Attention Span

We're wrecking something important.

© C. G. Prado

Our practices are reducing what enables us to understand others and the world around us.

I daily talk to people in university teaching. For two or three years a recurrent conversational theme has been short attention-spans. I've noticed that students are increasingly impatient with detailed explanations and less and less able to assimilate reading material. My impression is they skim rather than read.

I used to think attention-span problems were limited to those who prefer "sound bite" TV treatment of complex issues and assumed when people recognized the importance of an issue they paid attention. I used to think plot-less recent movies were just a matter of marketers catering to the lowest common denominator. From what I hear and have experienced myself, things are much more serious.

It seems the fascination with attention-dividing cell phones and other devices goes deeper and is having a greater impact than I thought. If you're trying to follow two or more conversations or series of events, you're not going to give any one enough attention.

And just as bad is that rather than looking at root causes, professionals who might make a difference are busy medicalizing the problem. Suddenly we have all sorts of attention-deficit disorders and syndromes. But the response invariably is to rely on pharmaceuticals rather than to change anything.

The ethical issue in what's happening to attention spans is that we're allowing an erosion of our capacity to communicate and understand. We're allowing it partly by ignoring the problem, partly by accepting easy answers that there are all these syndromes out there, and partly by our fascination with the causes of the problem: the latest technological gadgetry that we think we can't do without: cell phones, MP3 players, PDAs, handheld video, wireless internet... Add to this the reinvention of entertainment as a series of evermore striking but utterly transitory spectacles lacking any meaning other than shock value.

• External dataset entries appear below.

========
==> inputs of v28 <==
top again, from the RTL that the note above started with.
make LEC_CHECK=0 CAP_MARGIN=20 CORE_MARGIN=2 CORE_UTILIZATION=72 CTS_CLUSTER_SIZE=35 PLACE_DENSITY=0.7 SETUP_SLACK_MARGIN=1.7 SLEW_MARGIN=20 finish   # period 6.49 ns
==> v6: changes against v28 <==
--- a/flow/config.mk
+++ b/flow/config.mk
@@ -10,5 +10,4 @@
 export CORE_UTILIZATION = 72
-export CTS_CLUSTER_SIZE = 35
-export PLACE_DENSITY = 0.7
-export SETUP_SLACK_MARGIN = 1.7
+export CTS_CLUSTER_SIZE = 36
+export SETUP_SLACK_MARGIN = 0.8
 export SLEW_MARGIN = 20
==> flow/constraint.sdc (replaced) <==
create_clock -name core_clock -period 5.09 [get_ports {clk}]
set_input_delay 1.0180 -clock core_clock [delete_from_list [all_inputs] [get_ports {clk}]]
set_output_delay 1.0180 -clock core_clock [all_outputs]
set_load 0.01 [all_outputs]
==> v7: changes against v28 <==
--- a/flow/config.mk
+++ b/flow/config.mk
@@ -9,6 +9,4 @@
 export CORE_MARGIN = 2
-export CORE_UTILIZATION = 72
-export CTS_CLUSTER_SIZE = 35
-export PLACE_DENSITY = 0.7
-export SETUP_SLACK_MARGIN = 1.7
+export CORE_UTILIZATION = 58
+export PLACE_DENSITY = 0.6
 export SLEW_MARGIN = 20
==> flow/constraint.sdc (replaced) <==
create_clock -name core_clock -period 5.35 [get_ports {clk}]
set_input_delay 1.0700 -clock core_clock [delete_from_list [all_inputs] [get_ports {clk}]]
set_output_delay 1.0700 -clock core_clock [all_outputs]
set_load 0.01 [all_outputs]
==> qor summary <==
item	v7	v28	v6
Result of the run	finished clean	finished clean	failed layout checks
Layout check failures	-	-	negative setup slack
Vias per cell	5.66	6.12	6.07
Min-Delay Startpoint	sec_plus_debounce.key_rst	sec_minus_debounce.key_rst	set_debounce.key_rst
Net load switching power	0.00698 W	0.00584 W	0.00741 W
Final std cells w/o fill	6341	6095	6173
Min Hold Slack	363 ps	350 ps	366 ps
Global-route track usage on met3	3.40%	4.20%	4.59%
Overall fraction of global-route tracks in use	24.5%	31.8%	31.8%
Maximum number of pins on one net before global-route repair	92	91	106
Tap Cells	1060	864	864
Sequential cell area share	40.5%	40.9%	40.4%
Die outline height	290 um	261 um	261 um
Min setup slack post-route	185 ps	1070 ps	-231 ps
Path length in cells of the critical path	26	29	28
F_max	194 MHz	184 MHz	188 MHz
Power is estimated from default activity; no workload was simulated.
## top
module top(
    input logic     clk, 
    input logic     SW, 
    input logic     BOOT, 
    input logic [63:0] seed,
    output logic    _48b, 
    output logic    _45a
);
    logic [7:0] read_data;
    logic [5:0] pixel;
    logic newframe; 
    logic [23:0] shift_reg;  
    logic load_sreg;
    logic transmit_pixel;
    logic shift; 
    logic ws2812b_out;
    logic [63:0] pixel_control;
    logic [63:0] next_pixel_control;  
    logic [5:0] pixel_index;  
    logic [1:0] flipper;  
    values u1 (
        .clk         (clk), 
        .rst_n       (SW),  
        .newframe    (newframe), 
        .pixel        (pixel),
        .seed        (seed),
        .read_data     (read_data),
        .debug_grid  ()
    );
    ws2812b u4 (  
        .clk            (clk), 
        .rst_n          (SW),
        .serial_in      (shift_reg[23]),  
        .transmit       (transmit_pixel),  
        .ws2812b_out    (ws2812b_out), 
        .shift          (shift)
    );
    controller u5 (
        .clk            (clk), 
  ...
For scale: ~140 flip-flops, roughly 26000 um2 of cells after synthesis.
export LEC_CHECK = 0
export CAP_MARGIN = 20
export CELL_PAD_IN_SITES_DETAIL_PLACEMENT = 0
export CELL_PAD_IN_SITES_GLOBAL_PLACEMENT = 1
export CORE_ASPECT_RATIO = 0.5
export CORE_MARGIN = 2
export CORE_UTILIZATION = 52
export CTS_CLUSTER_DIAMETER = 205
export CTS_CLUSTER_SIZE = 96
export GPL_ROUTABILITY_DRIVEN = 0
export GPL_TIMING_DRIVEN = 1
export HOLD_SLACK_MARGIN = 0.3
export MIN_ROUTING_LAYER = met1
export SETUP_SLACK_MARGIN = -0.58
export SLEW_MARGIN = 0
export TNS_END_PERCENT = 20
create_clock -name core_clock -period 6.04 [get_ports {clk}]
run.sh (not shown) runs the stock make flow with config.mk's settings and CLKGATE_MAP_FILE=.
==> next run, changes <==
--- a/flow/config.mk
+++ b/flow/config.mk
@@ -8,11 +8,9 @@
 export CAP_MARGIN = 20
 export CELL_PAD_IN_SITES_DETAIL_PLACEMENT = 0
-export CELL_PAD_IN_SITES_GLOBAL_PLACEMENT = 1
 export CORE_ASPECT_RATIO = 0.5
 export CORE_MARGIN = 2
-export CORE_UTILIZATION = 52
+export CORE_UTILIZATION = 62
 export CTS_CLUSTER_DIAMETER = 205
 export CTS_CLUSTER_SIZE = 96
-export GPL_ROUTABILITY_DRIVEN = 0
 export GPL_TIMING_DRIVEN = 1
 export HOLD_SLACK_MARGIN = 0.3
Routed wire length came out lower by a few percent.
Sequential share of layout area hardly moves.
Non-clock buffer count drops by 1.
Die area came out lower by about a fifth.
Synthesized area does not change.
Setup slack improved by 0.059 ns.
==> branch sierra: inputs <==
// test_wrapper
module test_wrapper #(
	parameter SYS_VERSION = 41,
	parameter WIDTH = 16,
	parameter NUM_SUB_MON = 3
)(
	input clk,
	input reset,
	input       [5:0] slave_address,
	input             slave_read,
	input             slave_write,
	input      [31:0] slave_writedata,
	output reg [31:0] slave_readdata,
	output [WIDTH-1:0] dut_a,
	output [WIDTH-1:0] dut_b,
	input  [WIDTH-1:0] dut_out
);
==> flow/config.mk <==
export PLATFORM = sky130hd
export DESIGN_NAME = test_wrapper
export DESIGN_NICKNAME = test_wrapper
export VERILOG_FILES = /design/flow/design.v
export SDC_FILE = /design/flow/constraint.sdc
export NUM_CORES = 4
export LEC_CHECK = 0
export CAP_MARGIN = 20
export CORE_MARGIN = 2
export CORE_UTILIZATION = 70
export CTS_CLUSTER_DIAMETER = 381
export CTS_CLUSTER_SIZE = 20
export SETUP_SLACK_MARGIN = -0.16
export SLEW_MARGIN = 20
==> flow/constraint.sdc <==
create_clock -name core_clock -period 1.61 [get_ports {clk}]
set_input_delay 0.3220 -clock core_clock [delete_from_list [all_inputs] [get_ports {clk}]]
set_output_delay 0.3220 -clock core_clock [all_outputs]
set_load 0.01 [all_outputs]
run.sh (not shown) runs the stock make flow with config.mk's settings and CLKGATE_MAP_FILE=.
==> inputs of branch onyx, as changes to branch sierra <==
Settings changed: CORE_UTILIZATION 70 to 40, CTS_CLUSTER_DIAMETER 381 to unset, CTS_CLUSTER_SIZE 20 to unset, SETUP_SLACK_MARGIN -0.16 to unset.
==> flow/constraint.sdc (replaced) <==
create_clock -name core_clock -period 2.8 [get_ports {clk}]
set_input_delay 0.5600 -clock core_clock [delete_from_list [all_inputs] [get_ports {clk}]]
set_output_delay 0.5600 -clock core_clock [all_outputs]
set_load 0.01 [all_outputs]
==> notes <==
Branch sierra produced a layout that fails on setup timing. Branch onyx produced a clean layout.
Sequential share of layout area: branch onyx is higher than branch sierra (3.6 points).
Critical path depth: branch onyx is higher than branch sierra (1).
Worst hold slack: branch onyx is better than branch sierra (0.069 ns).
Clock skew: branch sierra is lower than branch onyx (0.0096 ns).
Final cell count: branch onyx is higher than branch sierra (3.6%).
Area after synthesis is the same in branch sierra and branch onyx.
Of branch onyx and branch sierra, branch sierra has the higher sequential power (gap 42%, measured against branch sierra).


==> job 8131 <==
Starting RTL as in the previous note.
Settings: LEC_CHECK=0, ABC_AREA=1, CAP_MARGIN=10, CELL_PAD_IN_SITES_DETAIL_PLACEMENT=1, CELL_PAD_IN_SITES_GLOBAL_PLACEMENT=2, CORE_ASPECT_RATIO=1.83, CORE_MARGIN=2, CORE_UTILIZATION=69, CTS_CLUSTER_SIZE=20, HOLD_SLACK_MARGIN=-0.03, MAX_ROUTING_LAYER=met5, MIN_ROUTING_LAYER=met2, PLACE_DENSITY_LB_ADDON=0.23, SLEW_MARGIN=20; clock period 2.34 ns.
==> job 1755: changes against job 8131 <==
- CAP_MARGIN: 10 -> 20
- CELL_PAD_IN_SITES_DETAIL_PLACEMENT: 1 -> default
- CELL_PAD_IN_SITES_GLOBAL_PLACEMENT: 2 -> default
- CORE_ASPECT_RATIO: 1.83 -> default
- CORE_UTILIZATION: 69 -> 70
- CTS_CLUSTER_DIAMETER: default -> 57
- CTS_CLUSTER_SIZE: 20 -> 49
- HOLD_SLACK_MARGIN: -0.03 -> default
- MAX_ROUTING_LAYER: met5 -> default
- MIN_ROUTING_LAYER: met2 -> default
- PLACE_DENSITY: default -> 0.73
- PLACE_DENSITY_LB_ADDON: 0.23 -> default
- SETUP_SLACK_MARGIN: default -> 0.46
==> flow/constraint.sdc (replaced) <==
create_clock -name core_clock -period 1.55 [get_ports {clk}]
set_input_delay 0.3100 -clock core_clock [delete_from_list [all_inputs] [get_ports {clk}]]
set_output_delay 0.3100 -clock core_clock [all_outputs]
set_load 0.01 [all_outputs]
==> job 392: changes against job 8131 <==
- ABC_AREA: 1 -> default
- CAP_MARGIN: 10 -> 20
- CELL_PAD_IN_SITES_DETAIL_PLACEMENT: 1 -> default
- CELL_PAD_IN_SITES_GLOBAL_PLACEMENT: 2 -> default
- CORE_ASPECT_RATIO: 1.83 -> default
- CORE_UTILIZATION: 69 -> 72
- CTS_CLUSTER_DIAMETER: default -> 58
- CTS_CLUSTER_SIZE: 20 -> 50
- HOLD_SLACK_MARGIN: -0.03 -> default
- MAX_ROUTING_LAYER: met5 -> default
- MIN_ROUTING_LAYER: met2 -> default
- PLACE_DENSITY: default -> 0.35
- PLACE_DENSITY_LB_ADDON: 0.23 -> default
==> flow/constraint.sdc (replaced) <==
create_clock -name core_clock -period 2.86 [get_ports {clk}]
set_input_delay 0.5720 -clock core_clock [delete_from_list [all_inputs] [get_ports {clk}]]
set_output_delay 0.5720 -clock core_clock [all_outputs]
set_load 0.01 [all_outputs]
==> job 2010: changes against job 8131 <==
- ABC_AREA: 1 -> default
- CAP_MARGIN: 10 -> 30
- CELL_PAD_IN_SITES_DETAIL_PLACEMENT: 1 -> default
- CELL_PAD_IN_SITES_GLOBAL_PLACEMENT: 2 -> default
- CORE_ASPECT_RATIO: 1.83 -> default
- CORE_UTILIZATION: 69 -> 70
- CTS_CLUSTER_SIZE: 20 -> 24
- HOLD_SLACK_MARGIN: -0.03 -> default
- MAX_ROUTING_LAYER: met5 -> default
- MIN_ROUTING_LAYER: met2 -> default
- PLACE_DENSITY_LB_ADDON: 0.23 -> default
==> flow/constraint.sdc (replaced) <==
create_clock -name core_clock -period 1.95 [get_ports {clk}]
set_input_delay 0.3900 -clock core_clock [delete_from_list [all_inputs] [get_ports {clk}]]
set_output_delay 0.3900 -clock core_clock [all_outputs]
set_load 0.01 [all_outputs]
==> results <==
- Of job 2010 and job 392, job 2010 has the higher maximum frequency (gap 16%, measured against job 392).
- Between job 392 and job 2010, the lower non-clock buffer count is in job 392 (gap 281).
- Of job 2010 and job 392, job 2010 has the higher total power (gap 69%, measured against job 392).
- Against job 2010, the via count of job 392 is lower by about 14%.
- Synthesized cell count is the same in job 2010 and job 392.
- Job 392 completed without violations. Job 8131 aborted during global placement without I/O. Job 1755 failed in global routing with GRT-0232. Job 2010 finished but failed the layout checks on negative setup slack.
**flow/design.v**
```verilog
module sw(i0, i1, i2, i3, o0, o1, o2, o3, clk, rst);
  input clk, rst;
  input [9:0] i0, i1, i2, i3;
  output [9:0] o0, o1, o2, o3;
	wire [9:0] co0, co1, co2, co3;  
	wire [3:0] req0, req1, req2, req3;  
	ib ib0(i0, co0, req0, ack0, full0, clk, rst);
	ib ib1(i1, co1, req1, ack1, full1, clk, rst);
	ib ib2(i2, co2, req2, ack2, full2, clk, rst);
	ib ib3(i3, co3, req3, ack3, full3, clk, rst);
	ackor ackor0(ack00, ack10, ack20, ack30, ack0);
	ackor ackor1(ack01, ack11, ack21, ack31, ack1);
	ackor ackor2(ack02, ack12, ack22, ack32, ack2);
	ackor ackor3(ack03, ack13, ack23, ack33, ack3);
	arb arb0(req0[0], req1[0], req2[0], req3[0], ack00, ack01, ack02, ack03, clk, rst);
	arb arb1(req0[1], req1[1], req2[1], req3[1], ack10, ack11, ack12, ack13, clk, rst);
	arb arb2(req0[2], req1[2], req2[2], req3[2], ack20, ack21, ack22, ack23, clk, rst);
	arb arb3(req0[3], req1[3], req2[3], req3[3], ack30, ack31, ack32, ack33, clk, rst);
	cb cb(co0, co1, co2, co3, o0, o1, o2, o3,
		{ack03, ack02, ack01, ack00}, {ack13, ack12, ack11, ack10},
		{ack23, ack22, ack21, ack20}, {ack33, ack32, ack31, ack30});
endmodule
module ib(pkti, pkto, req, ack, full, clk, rst);
  input ack, clk, rst;
  input [9:0] pkti;
  output full;
  output [9:0] pkto;
  output [3:0] req;
	wire [3:0] reqi;
	mkwe mkwe(pkti, we);  
	fifo fifo(pkti, we, full, pkto, re, empty, clk, rst);
	isbm isbm(pkto[9:8], re, empty, reqi, req, ack, clk, rst);
	mkreq mkreq(pkto, reqi, clk, rst);
endmodule
module isbm(cmd, re, empty, reqi, req_out, ack, clk, rst);
  input clk, rst, empty, ack;
  input [1:0] cmd;
  input [3:0] reqi;
  output re;
  reg [3:0] req;
  reg [1:0] mode;
  localparam MODE_WAIT_HEAD = 2'b00;
  localparam MODE_WAIT_ACK = 2'b01;
  localparam MODE_WAIT_TAIL = 2'b10;
  localparam CMD_HEAD = 2'b10;
  localparam CMD_TAIL = 2'b11;
  output [3:0] req_out;
  assign req_out = req;
  assign re = ack;
  always @(posedge clk) begin
    if (rst) begin
      mode <= MODE_WAIT_HEAD;
      req <= 0;
    end else begin
      if (mode == MODE_WAIT_HEAD && !empty && cmd == CMD_HEAD) begin
        mode <= MODE_WAIT_ACK;
        req <= reqi;
      end else if (mode == MODE_WAIT_ACK && ack) begin
        mode <= MODE_WAIT_TAIL;
      end else if (mode == MODE_WAIT_TAIL && !empty && cmd == CMD_TAIL) begin
        mode <= MODE_WAIT_HEAD;
        req <= 0;
      end else begin
      end
    end
  end
endmodule
module fifo(in, we, full, out, re, empty, clk, rst);
  input clk, rst, we, re;
  input [9:0] in;
  output [9:0] out;
  output empty, full;
  reg [4:0] head, tail;
  reg [9:0] buffer [0:16];  
  wire [4:0] next_head;
  wire [4:0] next_tail;
  assign out = empty ? {(9+1){1'b0}} : buffer[head];
  assign next_head = (head + 1) % 17;
  assign next_tail = (tail + 1) % 17;
  assign empty = (head == tail);
  assign full = (next_tail == head);
  integer i;
  always @(posedge clk) begin
    if (rst) begin
      head <= 0;
      tail <= 0;
      for (i = 0; i <= 16; i++) begin
        buffer[i] = 0;
      end
    end else begin
      if (we & !full) begin
        buffer[tail] <= in;
        tail <= next_tail;
      end
      if (re & !empty) begin
        head <= next_head;
      end
    end
  end
endmodule
module mkreq(pkt, req, clk, rst);
  input clk, rst;
  input [9:0] pkt;
  output [3:0] req;
  assign req = pkt[9:8] == 2'b10 ? (1 << pkt[1:0]) : 0;
endmodule
module mkwe (pkt, we);
  input [9:0] pkt;
  output we;
  assign we = pkt[9:8] != 0;
endmodule
module arb (req0, req1, req2, req3, ack0, ack1, ack2, ack3, clk, rst);
  input clk, rst;
  input req0, req1, req2, req3;  
  output ack0, ack1, ack2, ack3;  
  reg [3:0] lead;  
  reg [2:0] ack;  
  wire [3:0] first, second, third, forth;
  wire [3:0] reqs;
  assign first = lead;
  assign second = (lead + 1) % 4;
  assign third = (lead + 2) % 4;
  assign forth = (lead + 3) % 4;
  assign reqs = {req3, req2, req1, req0};
  assign ack0 = (req0 && ack == 1);
  assign ack1 = (req1 && ack == 2);
  assign ack2 = (req2 && ack == 3);
  assign ack3 = (req3 && ack == 4);
  always @(posedge clk) begin
    if (rst) begin
      lead <= 0;
      ack <= 0;
    end else begin
      if (ack != 0) begin
        if ((ack == 1 && !req0) || (ack == 2 && !req1) || (ack == 3 && !req2) || (ack == 4 && !req3)) begin
          ack <= 0;
        end
      end else begin
        if (reqs[first]) begin
          ack <= first + 1;
          lead <= (lead + 1) % 4;
        end else if (reqs[second]) begin
          ack <= second + 1;
          lead <= (lead + 1) % 4;
        end else if (reqs[third]) begin
          ack <= third + 1;
          lead <= (lead + 1) % 4;
        end else if (reqs[forth]) begin
          ack <= forth + 1;
          lead <= (lead + 1) % 4;
        end else begin
        end
      end
    end
  end
endmodule
module cb(i0, i1, i2, i3, o0, o1, o2, o3, d0, d1, d2, d3);
  input [9:0] i0, i1, i2, i3;
  input [3:0] d0, d1, d2, d3;
  output [9:0] o0, o1, o2, o3;
  cbsel cbsel0(i0, i1, i2, i3, o0, d0);
  cbsel cbsel1(i0, i1, i2, i3, o1, d1);
  cbsel cbsel2(i0, i1, i2, i3, o2, d2);
  cbsel cbsel3(i0, i1, i2, i3, o3, d3);
endmodule
module cbsel (in0, in1, in2, in3, out, port);
  input [9:0] in0, in1, in2, in3;
  input [3:0] port;
  output[9:0] out;
  assign out = (port == 4'b0000) ? 0 :
               (port == 4'b0001) ? in0 :
               (port == 4'b0010) ? in1 :
               (port == 4'b0100) ? in2 :
               (port == 4'b1000) ? in3 :
               9'bx;
endmodule
module ackor (ack0, ack1, ack2, ack3, ack);
  input ack0, ack1, ack2, ack3;
  output ack;
  assign ack = ack0 || ack1 || ack2 || ack3;
endmodule
```
**flow/run.sh**
```bash
#!/bin/bash
# the make line also repeats each setting of config.mk as NAME=value (left out here)
make -C /OpenROAD-flow-scripts/flow DESIGN_CONFIG=/design/flow/config.mk WORK_HOME=/design/flow/orfs CLKGATE_MAP_FILE= finish
```
**flow/config.mk**
```make
export PLATFORM = sky130hd
export DESIGN_NAME = sw
export DESIGN_NICKNAME = sw
export VERILOG_FILES = /design/flow/design.v
export SDC_FILE = /design/flow/constraint.sdc
export NUM_CORES = 4
export LEC_CHECK = 0
export CAP_MARGIN = 20
export CORE_MARGIN = 2
export CORE_UTILIZATION = 72
export CTS_CLUSTER_SIZE = 39
export PLACE_DENSITY_LB_ADDON = 0.0
export SETUP_SLACK_MARGIN = 0.24
export SLEW_MARGIN = 20
```
**flow/constraint.sdc**
```tcl
create_clock -name core_clock -period 4.58 [get_ports {clk}]
set_input_delay 0.9160 -clock core_clock [delete_from_list [all_inputs] [get_ports {clk}]]
set_output_delay 0.9160 -clock core_clock [all_outputs]
set_load 0.01 [all_outputs]
```
==> out/qor.tcl, run 1 <==
set qor(run_status) {finished with violations}
set qor(checkFailReasons) {setup timing}
set qor(yosys_warnings) 30
set qor(timing.final.ws_setup_ns) -0.275
set qor(timing.final.hold_violations) 0
set qor(yosys_register_bits) 1388
set qor(post_dp_cell_area_um2) 68000
set qor(final_weighted_congestion_in_routability_driven_placement) 0.926
set qor(design.die.area_um2) 91000
set qor(dp_cells) 5587
set qor(synthAoiAreaFrac_pct) 4.92
set qor(yosysTopAreaCellShare_pct) 60.3
set qor(warning_count) 66
set qor(p_leak_nw) 25.8
set qor(fin_worst_hold_slack_ns) 0.465
set qor(synth_top_cell_by_count) {sky130_fd_sc_hd__edfxtp_1}
set qor(timing.final.max_slew_violations) 0
set qor(setup-violations-final) 38
set qor(vias_in_the_first_global_route) 43400
set qor(worst_hold_path_type) {reg -> reg}
set qor(timing.critical_path.from_type) {flip-flop}
set qor(drt_pass1_iterations) 12
set qor(synthToLayoutAreaGrowth_pct) 20.1
set qor(pg_seq_mw) 15.3
set qor(route.detailed.drc) 0
set qor(netlist.top_cell.by_area) {sky130_fd_sc_hd__edfxtp_1}
set qor(critical_path_end) {o3[1]}
set qor(period_used_pct) 106
set qor(cts_made_buffers) 140
set qor(design.portCount) 82
set qor(post_synth_fa_ha_maj_area_fraction_pct) 1.49
set qor(maxPowerGroup) {sequential cells}
set qor(final_cells) 6033
set qor(number_of_synthesized_flops_with_an_enable_pin) 1280
set qor(syn_avg_cell_area_um2) 14.6
set qor(ir_worst_vdd_mv) 0.429
set qor(worst_pin_slew_ns) 1.22
set qor(min_path_cells) 1
set qor(yosys_most_used_dff) {sky130_fd_sc_hd__edfxtp_1}
set qor(netlist-cell-type-count) 99
set qor(worstPathCellList) {buf_12 > buf_12 > buf_16 > buf_6 > mux4_2 > mux4_2 > mux2i_4 > nor2_4 > a22oi_2 > o221ai_4 > buf_6}
set qor(critical_path.endpoint_type) {primary output}
set qor(grt_pass1_wl_mm) 285
set qor(max_freq_mhz) 206
set qor(grt_start_max_net_pins) 57
set qor(hpwlAfterDp_mm) 112
set qor(report.power.total_mw) 37.0
set qor(power_density_nw_per_um2) 484
set qor(critical_path.max_stage_delay_ns) 0.56
set qor(power_in_the_clock_group_mw) 11.8
set qor(cts.path.max_buffers) 3
set qor(synth_cells) 4354
set qor(switching_share_pct) 32.4
set qor(total_core_area_um2) 88100
set qor(min_delay_worst_endpoint) {ib1.isbm.mode[1]}
set qor(unrepaired_setup_endpoints_after_global_routing) {yes}
set qor(cp.buffers_inverters) 5
set qor(criticalPathCategory) {reg -> out}
set qor(h-tree-depth) 4
set qor(timing.max_slew.rel_slack_pct) 18.2
set qor(synth.yosys.chip_area_um2) 63800
set qor(period_needed_ns) 4.85
set qor(post_synth_mux_share_pct) 15.6
set qor(post_synth_main_area_contributors) {sky130_fd_sc_hd__edfxtp_1, sky130_fd_sc_hd__mux4_2, sky130_fd_sc_hd__nor2_1}
set qor(r2r-start) {ib1.fifo.tail[0]}
set qor(power.share.clock_pct) 31.8
set qor(internal-power_mw) 25.0
set qor(cts-root-buf) {sky130_fd_sc_hd__clkbuf_16}
set qor(totalWireLength_mm) 213
set qor(finished_core_util_pct) 86.9
set qor(cap_viol_max_count) 0
set qor(logic_family) {multiplexers}
set qor(setup_tns_ns) -5.93
set qor(timing.critical_path.slowest_stage_cell) {sky130_fd_sc_hd__mux4_2}
set qor(synth-seq-area-share_pct) 63.7
set qor(synth-cells-yosys) 4354
set qor(final_cell_area_um2) 76600
set qor(synth_nets) 4472
set qor(post_synth_instance_area_um2) 63800
set qor(rows) 109
set qor(pwr-share-seq_pct) 41.4
set qor(r2r_setup_slack_ns) 0.05
set qor(grt_antenna_before_repair) 7
set qor(min_from) {ib1.isbm.mode[1]}
set qor(viasPerCell) 7.57
set qor(critical_path_cell_count) 11
set qor(clock_sink_count) 1388
set qor(synth-xor-area-share_pct) 1.29
set qor(finish.net_count) 4867
set qor(port-buffer-count) 81
set qor(final.setup_skew_ns) 0.0381
set qor(die_width_um) 302
set qor(grt_usage_pct) 43.6
set qor(cts-hold-fix-buffers) 0
set qor(dp_slack_ns) -0.0338
set qor(worstPathRequired_ns) 3.66
set qor(ant_nets) 0
set qor(path_clk_slew_ns) 0.06
set qor(worst_ep_arrival_time_ns) 3.94
set qor(clock_insertion_delay_at_the_later_pin_of_the_skew_report_ns) 0.80
set qor(leading_post_synthesis_cells_by_instance_count) {sky130_fd_sc_hd__edfxtp_1, sky130_fd_sc_hd__nor2_1, sky130_fd_sc_hd__mux4_2}
set qor(async_reset_ff_share_pct) 0
set qor(routed_wire_length_per_instance_um) 35.3
set qor(timing.reg2reg.worst_path_depth) 16
set qor(crit_fanout) 6
set qor(timing.critical_path.max_delay_family) {multiplexers}
set qor(r2r_end) {ib1.fifo.buffer[4][1]}
set qor(n_fill_cell) 3533
set qor(pwr-share-comb_pct) 26.8
set qor(power_switching_mw) 12.0
set qor(post_synth_and_or_nand_nor_area_fraction_pct) 10.5
set qor(fp-utilization_pct) 72.4
set qor(drt_iter0_drc) 9293
set qor(comb_power_mw) 9.93
set qor(cts_tree) {done}
set qor(overflow) 0
set qor(detailroute.via_count) 45600
set qor(die.size.y_um) 302
## area by class of cell
type | count | area (um2) | area share, %
antenna | 4 | 10.0 | 0.0131
clock buffer | 165 | 3650 | 4.77
clock inverter | 92 | 877 | 1.15
inverter | 71 | 274 | 0.358
multi-input combinational | 2600 | 23400 | 30.6
sequential | 1388 | 40700 | 53.1
tap | 1165 | 1460 | 1.90
timing repair buffer | 548 | 6230 | 8.13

As a result, instead of resenting sound-bite news and event coverage and demanding some meaningful content, we grow increasingly impatient with any report that even begins to discuss complexities. We're impatient with anything we can't assimilate immediately, kidding ourselves that we understand.

What we're doing is as unethical as it gets because we're remaking ourselves downward; we're lessening ourselves. We're making ourselves less just as surely as if we deliberately closed our eyes and ears and minds to all information. And in the process we are becoming more and more self-absorbed and putting an ever greater stake in our precious opinions.